Tan numerosos fueron los solitarios en la Tebaida, que acabaron por juntarse en grupos, levantando a guisa de templo una cabaña y sometiéndose a una disciplina para las necesidades generales. De esta suerte, los anacoretas que buscaban la soledad terminaron por ser cenobitas, formando asociaciones.
Pacomio, antiguo soldado recluido voluntariamente en el desierto por consejo de un discípulo de San Antonio, dio a los miles de anacoretas una organización militar, ordenando sus chozas o celdas bajo el mismo plan que el campamento de las legiones romanas, sometiendo a los solitarios a una disciplina guerrera basada en la obediencia absoluta.
Así se fundó el primer monasterio. Los ascetas venidos a las ruinas de Tebas por odio a las cosas mundanales, por librarse de las imposiciones de la sociedad, volvieron al mundo y a la sociedad, pero en masa, organizados como una fuerza que desde el desierto egipcio se desparramó por todo el mundo de entonces, y aún hace sentir su influencia en algunos pueblos después de transcurridos más de mil quinientos años.
Al retirarse los eremitas, cayó Tebas otra vez en el abandono y el silencio.

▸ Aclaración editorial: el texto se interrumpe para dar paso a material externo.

### src/rtl/ocwd_pkg.sv
package ocwd_pkg;

    typedef enum logic [1:0] {
        POL_STRAP  = 2'b00,
        POL_SNAP   = 2'b01,
        POL_MANUAL = 2'b10,
        POL_KEEP   = 2'b11
    } rec_policy_e;

    localparam int STAMP_W = 3;

endpackage

### src/rtl/ocwd_countdown.sv
module ocwd_countdown
    import ocwd_pkg::*;
#(
    parameter int UNIT_SHORT_TICKS = 294,
    parameter int UNIT_LONG_TICKS  = 2340
) (
    input  logic               clk,
    input  logic               rst_n,
    input  logic               tick,
    input  logic               en,
    input  logic [STAMP_W-1:0] stamp,
    input  logic               long_sel,
    output logic               en_rise,
    output logic               expire
);

    localparam int CW = $clog2(7 * UNIT_LONG_TICKS + 1);
    localparam logic [CW-1:0] U_S = CW'(UNIT_SHORT_TICKS);
    localparam logic [CW-1:0] U_L = CW'(UNIT_LONG_TICKS);

    typedef struct packed {
        logic               en_p;
        logic [STAMP_W-1:0] stamp_p;
        logic               long_p;
        logic               armed;
        logic [CW-1:0]      cnt;
        logic               expire;
    } cd_state_t;

    cd_state_t st_d, st_q;
    logic       chg;
    logic [CW-1:0] load_v;

    always_comb begin
        st_d         = st_q;
        st_d.en_p    = en;
        st_d.stamp_p = stamp;
        st_d.long_p  = long_sel;
        st_d.expire  = 1'b0;
        en_rise = en & ~st_q.en_p;
        chg     = en & st_q.en_p & ((stamp != st_q.stamp_p) | (long_sel != st_q.long_p));
        load_v  = (stamp == '0) ? CW'(1) : CW'(stamp) * (long_sel ? U_L : U_S);
        if (!en) begin
            st_d.armed = 1'b0;
        end else if (en_rise || chg) begin
            st_d.armed = 1'b1;
            st_d.cnt   = load_v;
        end else if (st_q.armed && tick) begin
            if (st_q.cnt == CW'(1)) begin
                st_d.armed  = 1'b0;
                st_d.expire = 1'b1;
            end else begin
                st_d.cnt = st_q.cnt - CW'(1);
            end
        end
    end

    always_ff @(posedge clk or negedge rst_n) begin
        if (!rst_n) st_q <= '0;
        else        st_q <= st_d;
    end

    assign expire = st_q.expire;

    AST_OFF_NO_EXPIRE: assert property (@(posedge clk) disable iff (!rst_n)
        !en |=> !expire);

    AST_IDLE_AFTER_EXPIRE: assert property (@(posedge clk) disable iff (!rst_n)
        expire && $stable(en) && $stable(stamp) && $stable(long_sel) |=> !expire);

endmodule

### src/rtl/ocwd_pulse.sv
module ocwd_pulse #(
    parameter int PULSE_TICKS = 20
) (
    input  logic clk,
    input  logic rst_n,
    input  logic tick,
    input  logic wd_fire,
    input  logic sw_req,
    input  logic reload_ok,
    output logic take,
    output logic active,
    output logic stb,
    output logic sw_busy
);

    localparam int PW = $clog2(PULSE_TICKS + 1);

    typedef struct packed {
        logic          active;
        logic [PW-1:0] cnt;
        logic          stb;
        logic          sw_busy;
    } pl_state_t;

    pl_state_t st_d, st_q;

    always_comb begin
        st_d     = st_q;
        st_d.stb = 1'b0;
        take     = 1'b0;
        if (!st_q.active) begin
            if (wd_fire || sw_req) begin
                st_d.active  = 1'b1;
                st_d.cnt     = PW'(PULSE_TICKS);
                st_d.sw_busy = sw_req;
                st_d.stb     = wd_fire & reload_ok;
                take         = wd_fire & reload_ok;
            end
        end else if (tick && st_q.cnt == PW'(1)) begin
            st_d.active  = 1'b0;
            st_d.sw_busy = 1'b0;
        end else begin
            if (tick) st_d.cnt = st_q.cnt - PW'(1);
            if (sw_req) st_d.sw_busy = 1'b1;
        end
    end

    always_ff @(posedge clk or negedge rst_n) begin
        if (!rst_n) st_q <= '0;
        else        st_q <= st_d;
    end

    assign active  = st_q.active;
    assign stb     = st_q.stb;
    assign sw_busy = st_q.sw_busy;

    AST_STB_IN_PULSE: assert property (@(posedge clk) disable iff (!rst_n)
        stb |-> active);

    AST_STB_ONE_CYCLE: assert property (@(posedge clk) disable iff (!rst_n)
        stb |=> !stb);

    AST_PULSE_HOLD: assert property (@(posedge clk) disable iff (!rst_n)
        active && (st_q.cnt > PW'(1)) |=> active);

    AST_BUSY_IN_PULSE: assert property (@(posedge clk) disable iff (!rst_n)
        sw_busy |-> active);

endmodule

### src/rtl/ocwd_restore.sv
module ocwd_restore
    import ocwd_pkg::*;
#(
    parameter int N_W = 9,
    parameter int M_W = 7
) (
    input  logic           clk,
    input  logic           rst_n,
    input  logic           snap_en,
    input  logic           take,
    input  logic [1:0]     policy,
    input  logic [N_W-1:0] hw_n,
    input  logic [M_W-1:0] hw_m,
    input  logic [N_W-1:0] cur_n,
    input  logic [M_W-1:0] cur_m,
    input  logic [N_W-1:0] man_n,
    output logic [N_W-1:0] rec_n,
    output logic [M_W-1:0] rec_m
);

    typedef struct packed {
        logic [N_W-1:0] snap_n;
        logic [M_W-1:0] snap_m;
        logic [N_W-1:0] rec_n;
        logic [M_W-1:0] rec_m;
    } rs_state_t;

    rs_state_t st_d, st_q;

    always_comb begin
        st_d = st_q;
        if (snap_en) begin
            st_d.snap_n = cur_n;
            st_d.snap_m = cur_m;
        end
        if (take) begin
            case (rec_policy_e'(policy))
                POL_STRAP:  begin st_d.rec_n = hw_n;        st_d.rec_m = hw_m;        end
                POL_SNAP:   begin st_d.rec_n = st_q.snap_n; st_d.rec_m = st_q.snap_m; end
                POL_MANUAL: begin st_d.rec_n = man_n;       st_d.rec_m = st_q.snap_m; end
                default:    begin st_d.rec_n = cur_n;       st_d.rec_m = cur_m;       end
            endcase
        end
    end

    always_ff @(posedge clk or negedge rst_n) begin
        if (!rst_n) st_q <= '0;
        else        st_q <= st_d;
    end

    assign rec_n = st_q.rec_n;
    assign rec_m = st_q.rec_m;

    AST_REC_HELD: assert property (@(posedge clk) disable iff (!rst_n)
        !take |=> $stable(rec_n) && $stable(rec_m));

endmodule

### src/rtl/ocwd_guard.sv
module ocwd_guard
    import ocwd_pkg::*;
#(
    parameter int UNIT_SHORT_TICKS = 294,
    parameter int UNIT_LONG_TICKS  = 2340,
    parameter int PULSE_TICKS      = 20,
    parameter int N_W              = 9,
    parameter int M_W              = 7
) (
    input  logic           clk,
    input  logic           rst_n,
    input  logic           tick,
    input  logic           wd_en,
    input  logic [2:0]     wd_stamp,
    input  logic           wd_long,
    input  logic           reset_only,
    input  logic [1:0]     rec_policy,
    input  logic [N_W-1:0] man_n,
    input  logic [N_W-1:0] hw_n,
    input  logic [M_W-1:0] hw_m,
    input  logic [N_W-1:0] cur_n,
    input  logic [M_W-1:0] cur_m,
    input  logic           sw_rst_req,
    input  logic           alarm_clr,
    output logic           sys_rst_n,
    output logic           alarm,
    output logic           reload_stb,
    output logic [N_W-1:0] rec_n,
    output logic [M_W-1:0] rec_m,
    output logic           sw_rst_busy
);

    logic en_rise, expire, take, active;
    logic alarm_d, alarm_q;

    ocwd_countdown #(
        .UNIT_SHORT_TICKS(UNIT_SHORT_TICKS),
        .UNIT_LONG_TICKS (UNIT_LONG_TICKS)
    ) cnt_i (
        .clk     (clk),
        .rst_n   (rst_n),
        .tick    (tick),
        .en      (wd_en),
        .stamp   (wd_stamp),
        .long_sel(wd_long),
        .en_rise (en_rise),
        .expire  (expire)
    );

    ocwd_pulse #(
        .PULSE_TICKS(PULSE_TICKS)
    ) pulse_i (
        .clk      (clk),
        .rst_n    (rst_n),
        .tick     (tick),
        .wd_fire  (expire),
        .sw_req   (sw_rst_req),
        .reload_ok(~reset_only),
        .take     (take),
        .active   (active),
        .stb      (reload_stb),
        .sw_busy  (sw_rst_busy)
    );

    ocwd_restore #(
        .N_W(N_W),
        .M_W(M_W)
    ) rest_i (
        .clk    (clk),
        .rst_n  (rst_n),
        .snap_en(en_rise),
        .take   (take),
        .policy (rec_policy),
        .hw_n   (hw_n),
        .hw_m   (hw_m),
        .cur_n  (cur_n),
        .cur_m  (cur_m),
        .man_n  (man_n),
        .rec_n  (rec_n),
        .rec_m  (rec_m)
    );

    always_comb begin
        alarm_d = alarm_q;
        if (expire)         alarm_d = 1'b1;
        else if (alarm_clr) alarm_d = 1'b0;
    end

    always_ff @(posedge clk or negedge rst_n) begin
        if (!rst_n) alarm_q <= 1'b0;
        else        alarm_q <= alarm_d;
    end

    assign alarm     = alarm_q;
    assign sys_rst_n = ~active;

    AST_ALARM_ON_EXPIRE: assert property (@(posedge clk) disable iff (!rst_n)
        expire |=> alarm);

    AST_RESET_ON_EXPIRE: assert property (@(posedge clk) disable iff (!rst_n)
        expire |=> !sys_rst_n);

    AST_ALARM_ONLY_BY_EXPIRE: assert property (@(posedge clk) disable iff (!rst_n)
        !alarm && !expire |=> !alarm);

endmodule

### config.mk
export PLATFORM = sky130hd
export DESIGN_NAME = ocwd_guard
export DESIGN_NICKNAME = d
export VERILOG_FILES = /design/src/rtl/ocwd_pkg.sv /design/src/rtl/ocwd_countdown.sv /design/src/rtl/ocwd_pulse.sv /design/src/rtl/ocwd_restore.sv /design/src/rtl/ocwd_guard.sv
export SDC_FILE = /design/constraint.sdc
export NUM_CORES = 1
export LEC_CHECK = 0
export ABC_AREA = 1
export BUFFER_PORTS_ARGS = -buffer_cell sky130_fd_sc_hd__buf_2
export CAP_MARGIN = 20
export CORE_UTILIZATION = 40
export DETAILED_ROUTE_END_ITERATION = 7
export SLEW_MARGIN = 20
export SYNTH_ARGS = -nofsm -noshare
export SYNTH_HDL_FRONTEND = slang
export SYNTH_SLANG_ARGS = --single-unit
export TNS_END_PERCENT = 1
### constraint.sdc
create_clock -name clk -period 1.44 [get_ports clk]
set_input_delay 0.216 -clock clk [delete_from_list [all_inputs] [get_ports clk]]
set_output_delay 0.216 -clock clk [all_outputs]
set_load 0.02 [all_outputs]
# Yosys cells after proc, flatten, opt, wreduce, memory -nomap -nowiden
# Cells that the tools add are included.
[classes]
add_sub_neg = 2
n_mul = 1
n_eq_ne = 12
muxes = 24
bitwise = 8
n_reduce_logical = 13
[ops]
columns = ["op", "n"]
rows = [
  ["case mux 16 bit (3 select lines)", 1],
  ["2-to-1 mux 14 bit", 2],
  ["2-to-1 mux 16 bit", 1],
  ["2-to-1 mux 15 bit", 1],
  ["equality test 14 x 1 -> 1 bit (second input constant)", 1],
  ["multiplier 3 x 14 -> 14 bit", 1],
  ["2-to-1 mux 1 bit", 14],
  ["subtractor 14 x 1 -> 14 bit (second input constant)", 1],
  ["2-to-1 mux 12 bit", 1],
  ["2-to-1 mux 5 bit", 2],
  ["2-to-1 mux 8 bit", 1],
  ["2-to-1 mux 6 bit", 1],
  ["inequality test 3 x 1 -> 1 bit (second input constant)", 2],
  ["AND reduction 3 bit", 2],
  ["nonzero test 2 bit", 3],
  ["equality test 5 x 1 -> 1 bit (second input constant)", 1],
  ["subtractor 5 x 1 -> 5 bit (second input constant)", 1],
  ["bitwise AND 1 bit", 4],
  ["inequality test 2 bit (second input constant)", 2],
  ["AND reduction 2 bit", 2],
  ["zero test 3 bit", 1],
  ["inequality test 3 bit", 1],
  ["inequality test 3 bit (second input constant)", 1],
  ["inverter 1 bit", 3],
  ["other kinds (8)", 10],
]
[word_totals]
regBits = 62
input_bits = 54
out_inout_bits = 20
wordCells = 75

# Depth between registers and ports, before layout
# Gate-level depths: netlist of run 1.
[depth]
depth_word = 6
mapped_depth = 14
ltp_nobuf = 14

# Modules after synthesis
# A second synthesis of run 1 with hierarchy kept.
[hier_totals]
hier_cells = 560
hier_area_um2 = 4073.9
[by_module_without_submodules]
columns = ["mod", "n_inst", "cells_each", "area_per_inst_um2", "seq_area_each_um2"]
rows = [
  ["ocwd_restore", 1, 232, 1843.0, 800.8],
  ["ocwd_countdown", 1, 262, 1712.9, 525.5],
  ["ocwd_pulse", 1, 59, 470.5, 200.2],
  ["ocwd_guard", 1, 7, 47.5, 25.0],
]

# Worst setup path before layout of run 1
# OpenSTA, ideal clock, no wires.
[synth_path]
path_type = "input to register"
from = "input port wd_stamp[2]"
to = "register cnt_i.st_q[12] in the netlist's numbering"
setup_time_ns = 0.117
arrival_time_ns = 1.683
required_ns = 1.323
path_slack_ns = -0.360
cell_stages = 13
n_path_buf = 0
cell_sequence = "inv_2 > nor2_1 > ha_1 > ha_1 > fa_1 > nand2_1 > o22ai_1 > nand2_1 > inv_1 > nand2_1 > o21ai_1 > nand2_1 > nand2_1"
[synth_via]
elab_chain_cells = 6
word_cells_on_any_way = 11
classes_between = "mul (1); eq/ne (2); mux (2); bitwise (2); reduce/logical (4)"
[synth_lines]
columns = ["element", "line_no", "text"]
rows = [
  ["from (decl)", "ocwd_guard.sv:14", "input logic [2:0] wd_stamp,"],
  ["parallel branches: the longest is 6 deep, another holds multiplier 3 x 14 -> 14 bit", "--", ""],
  ["to (signal assigned)", "ocwd_countdown.sv:60", "else st_q <= st_d;"],
  ["to (decl)", "ocwd_countdown.sv:30", "cd_state_t st_d, st_q;"],
]
# Parallel ways; which one is timed is not known.
# A chain may end at the register's enable or synchronous reset.

# Worst setup path after layout of run 1
[layout_path]
from = "register cnt_i.st_q[8] in the netlist's numbering"
to = "register cnt_i.st_q[12] in the netlist's numbering"
[layout_via]
elab_chain_cells = 4
word_cells_on_any_way = 7
classes_between = "add/sub (1); eq/ne (2); mux (3); reduce/logical (1)"
[layout_lines]
columns = ["element", "line_no", "text"]
rows = [
  ["subtractor 14 x 1 -> 14 bit", "ocwd_countdown.sv:53", "st_d.cnt = st_q.cnt - CW'(1);"],
  ["2-to-1 mux 14 bit", "ocwd_countdown.sv:49", "if (st_q.cnt == CW'(1)) begin"],
  ["2-to-1 mux 16 bit", "ocwd_countdown.sv:48", "end else if (st_q.armed && tick) begin"],
  ["2-to-1 mux 15 bit", "ocwd_countdown.sv:45", "end else if (en_rise || chg) begin"],
]
# Parallel ways exist; a longest one is shown, timed or not. The select of a mux whose other input is x is not followed.

==> run_summary.xml, run 1 <==
<?xml version="1.0" encoding="UTF-8"?>
<metrics>
  <group name="layout">
    <metric name="layout_common_cells" unit="">sky130_fd_sc_hd__nand2_1, sky130_fd_sc_hd__buf_2, sky130_fd_sc_hd__dfrtp_1</metric>
    <metric name="finalInstanceArea" unit="mm^2">0.00465</metric>
    <metric name="post_route_cells_drive_above_1_share" unit="">0.323</metric>
    <metric name="mostFrequentLayoutCell" unit="">sky130_fd_sc_hd__nand2_1</metric>
    <metric name="nNetsFinal" unit="">633</metric>
    <metric name="syn2layout_area_growth" unit="%">28.3</metric>
    <metric name="antenna_cells_inserted" unit="">0</metric>
  </group>
  <group name="grt">
    <metric name="global_route.overflow_total" unit="">0</metric>
    <metric name="wire_length_of_the_first_global_routing_pass" unit="mm">15.2</metric>
    <metric name="antenna_violations_before_repair" unit="">0</metric>
    <metric name="grt_pass1_vias" unit="">3345</metric>
    <metric name="grt_util_all_layers" unit="">0.197</metric>
    <metric name="maximum_number_of_pins_on_one_net_before_global_route_repair" unit="">63</metric>
  </group>
  <group name="setup_path">
    <metric name="critPathLaunch" unit="">cnt_i.st_q[8]</metric>
    <metric name="regToRegStartpoint" unit="">cnt_i.st_q[8]</metric>
    <metric name="timing_worst_setup_path_type" unit="">register to register</metric>
    <metric name="required" unit="ps">1720</metric>
    <metric name="endpoint_class_of_the_critical_path" unit="">register</metric>
    <metric name="crit_path_start_kind" unit="">register</metric>
    <metric name="crit_fanout" unit="">6</metric>
    <metric name="critPathArrivalTime" unit="ps">1800</metric>
  </group>
  <group name="logic_synthesis">
    <metric name="postSynthNetCount" unit="">529</metric>
    <metric name="avgSynthCellArea" unit="um^2">7.78</metric>
    <metric name="synthArstFlopShare" unit="">1.00</metric>
    <metric name="synth-edff-count" unit="">0</metric>
    <metric name="synthesis.area" unit="mm^2">0.00362</metric>
    <metric name="seq_total_area_yosys" unit="">0.428</metric>
    <metric name="dominantRegCellSynth" unit="">sky130_fd_sc_hd__dfrtp_1</metric>
    <metric name="synth_warnings" unit="">0</metric>
    <metric name="yosys_register_bits" unit="">62</metric>
    <metric name="synthesis.instances" unit="">466</metric>
    <metric name="synth.lib_cells_used.distinct" unit="">37</metric>
  </group>
  <group name="sta">
    <metric name="finalCriticalPeriod" unit="ps">1520</metric>
    <metric name="fmax" unit="MHz">657</metric>
    <metric name="layout_setup_ws" unit="ps">-81.2</metric>
    <metric name="worst_clock_skew" unit="ps">9.01</metric>
    <metric name="final.period_utilization" unit="">1.06</metric>
    <metric name="timing_worst_slew_pin_value" unit="ps">619</metric>
    <metric name="timing.max_slew.rel_slack" unit="">0.583</metric>
    <metric name="maxSlewViolCount" unit="">0</metric>
    <metric name="timing.final.setup_violations" unit="">14</metric>
    <metric name="report.final.hold_viol_count" unit="">0</metric>
    <metric name="fin_hold_ws" unit="ps">23.4</metric>
    <metric name="rsz0062_at_grt" unit="">true</metric>
  </group>
  <group name="clocking">
    <metric name="ctsLongestPathBuffers" unit="">2</metric>
    <metric name="clk_pin_slew" unit="ps">80</metric>
    <metric name="clock_sink_count" unit="">62</metric>
    <metric name="worst_skew_pair.late_latency" unit="ps">340</metric>
    <metric name="cts_root_buffer" unit="">sky130_fd_sc_hd__clkbuf_8</metric>
    <metric name="cts_tree" unit="">built</metric>
    <metric name="ctsHtreeMaxLevel" unit="">3</metric>
    <metric name="tritoncts.num_buffers" unit="">9</metric>
  </group>
  <group name="status">
    <metric name="violations" unit="">setup timing</metric>
    <metric name="status" unit="">finished with violations</metric>
  </group>
  <group name="drt">
    <metric name="number_of_drc_markers_in_iteration_0" unit="">112</metric>
    <metric name="num_vias" unit="">3360</metric>
    <metric name="detailedRoute.firstPassIterationCount" unit="">4</metric>
    <metric name="met2_wirelength" unit="mm">4.20</metric>
    <metric name="drt.antenna.violating_nets" unit="">0</metric>
    <metric name="post_drt_via_cell_ratio" unit="">4.92</metric>
    <metric name="drt_wl_total" unit="mm">8.73</metric>
    <metric name="avgRoutedWirePerCell" unit="um">12.8</metric>
    <metric name="route.detailed.drc" unit="">0</metric>
    <metric name="highest_layer_used_for_signal_routing" unit="">met4</metric>
    <metric name="met3WireLength" unit="um">405</metric>
    <metric name="route.layer.met1.wl" unit="mm">4.07</metric>
  </group>
  <group name="floorplan">
    <metric name="dieHeight" unit="um">97.2</metric>
    <metric name="rows" unit="">34</metric>
    <metric name="die_w" unit="um">97.2</metric>
    <metric name="ios" unit="">74</metric>
    <metric name="start_util" unit="">0.414</metric>
    <metric name="floorplan.die_area" unit="mm^2">0.00945</metric>
    <metric name="fp.coreArea" unit="mm^2">0.00876</metric>
  </group>
  <group name="pwr">
    <metric name="irDropWorstVdd" unit="V">0.000431</metric>
    <metric name="leakagePower" unit="nW">2.44</metric>
    <metric name="power_density" unit="mW/mm^2">1070</metric>
  </group>
  <group name="job">
    <metric name="max_cap_viol_count" unit="">0</metric>
  </group>
  <group name="placement">
    <metric name="gp_congestion" unit="">0.880</metric>
    <metric name="placed_cell_area" unit="mm^2">0.00432</metric>
    <metric name="numPortBuffers" unit="">73</metric>
    <metric name="dp.final_hpwl" unit="mm">6.41</metric>
  </group>
  <group name="hold_path">
    <metric name="hold_path.class" unit="">input port to register</metric>
    <metric name="holdCritStartpoint" unit="">reset_only</metric>
  </group>
</metrics>
timing repair:
action,4_1_cts,5_1_grt
hold buffers,1,0
resized for setup,14,22
pin swaps,12,7
endpoints found under the setup margin,15,23
hold endpoints to repair,62,0
buffers inserted,0,3
critical path: stages (launching register included):
cell                      delay, ps
sky130_fd_sc_hd__dfrtp_1        390
sky130_fd_sc_hd__nor2_2         140
sky130_fd_sc_hd__nand2_1         70
sky130_fd_sc_hd__nor3_2         180
sky130_fd_sc_hd__nand2_1        120
sky130_fd_sc_hd__nand2_2        110
sky130_fd_sc_hd__nand2_4         70
sky130_fd_sc_hd__inv_1          200
sky130_fd_sc_hd__nand2_1        100
sky130_fd_sc_hd__nand2_1         70
layer usage:
layer	track usage	vias to the layer above
li1	-	1702
met1	0.258	1569
met2	0.324	85
met3	0.0496	4
met4	0.0494	0
met5	0	-
final cells by class:
class,count,area (um^2)
fill,852,4110
clock inverter,7,50.0
tap,108,135
clock buffer,9,124
multi-input combinational,322,1790
inverter,53,219
sequential,62,1550
timing repair buffer,122,782
sequential cells by signal (all words and copies together) (netlist names), 5 cells and up:
signal,count
rest_i.st_q,16
pulse_i.st_q,5
rest_i.rec_m,7
cnt_i.st_q,20
rest_i.rec_n,9
cells in the mapped netlist, types with 2 or more instances:
cell	number	area [um^2]
sky130_fd_sc_hd__o21ai_2	2	17.5
sky130_fd_sc_hd__nand2_4	2	22.5
sky130_fd_sc_hd__nor2_2	3	18.8
sky130_fd_sc_hd__buf_2	3	15.0
sky130_fd_sc_hd__nand4_1	5	31.3
sky130_fd_sc_hd__a21oi_1	7	35.0
sky130_fd_sc_hd__a21o_1	2	15.0
sky130_fd_sc_hd__xor2_1	10	87.6
sky130_fd_sc_hd__buf_6	3	33.8
sky130_fd_sc_hd__nand3_1	30	150
sky130_fd_sc_hd__nor3_1	5	25.0
sky130_fd_sc_hd__nand2_2	2	12.5
sky130_fd_sc_hd__a221oi_1	16	140
sky130_fd_sc_hd__nand2_1	118	443
sky130_fd_sc_hd__o21ai_1	3	15.0
sky130_fd_sc_hd__buf_4	16	120
sky130_fd_sc_hd__inv_2	3	11.3
sky130_fd_sc_hd__clkinv_1	2	7.51
sky130_fd_sc_hd__dfrtp_1	62	1550
sky130_fd_sc_hd__ha_1	8	100
sky130_fd_sc_hd__nor2_1	55	206
sky130_fd_sc_hd__inv_1	48	180
sky130_fd_sc_hd__mux2_4	2	30.0
sky130_fd_sc_hd__mux2_2	5	56.3
sky130_fd_sc_hd__clkbuf_1	6	22.5
sky130_fd_sc_hd__o21ai_0	37	185
power by group:
part | internal, mW | switching [mW] | leakage (nW)
Sequential | 1.98 | 0.180 | 0.771
Combinational | 0.657 | 0.806 | 1.58
Clock | 0.625 | 0.739 | 0.0816
Total | 3.26 | 1.72 | 2.44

Pasaron siglos sin que sus ruinas viesen otros hombres que los barqueros del Nilo navegando de largo ante ellas. Después, varios labriegos egipcios hechos musulmanes vinieron en busca de tierras y de vida libre, lejos de los califas de El Cairo, y fundaron los dos pueblos de Karnak y Luxor.
Otros siglos más de olvido y silencio.
Un día llegaron Nilo arriba grandes barcazas llenas de combatientes. Iban tocados con sombreros de dos picos, y sobre sus fusiles el sol egipcio hacía arder las bayonetas lo mismo que llamas. Al desembarcar se desplegó sobre ellos una bandera de tres colores, y algunos, para hacer más viva su marcha, entonaron un canto llamado La Marsellesa.
Eran los soldados de Bonaparte y de Kléber.
Al ver de pronto la columnata gigantesca de Karnak enmudecieron. Un estremecimiento de emoción circuló por las filas, y los guerreros de la República francesa, apoyando el fusil en su pecho para tener libres las manos, empezaron a aplaudir lo mismo que si estuviesen en un teatro de París…
El decorado escénico merecía la ovación.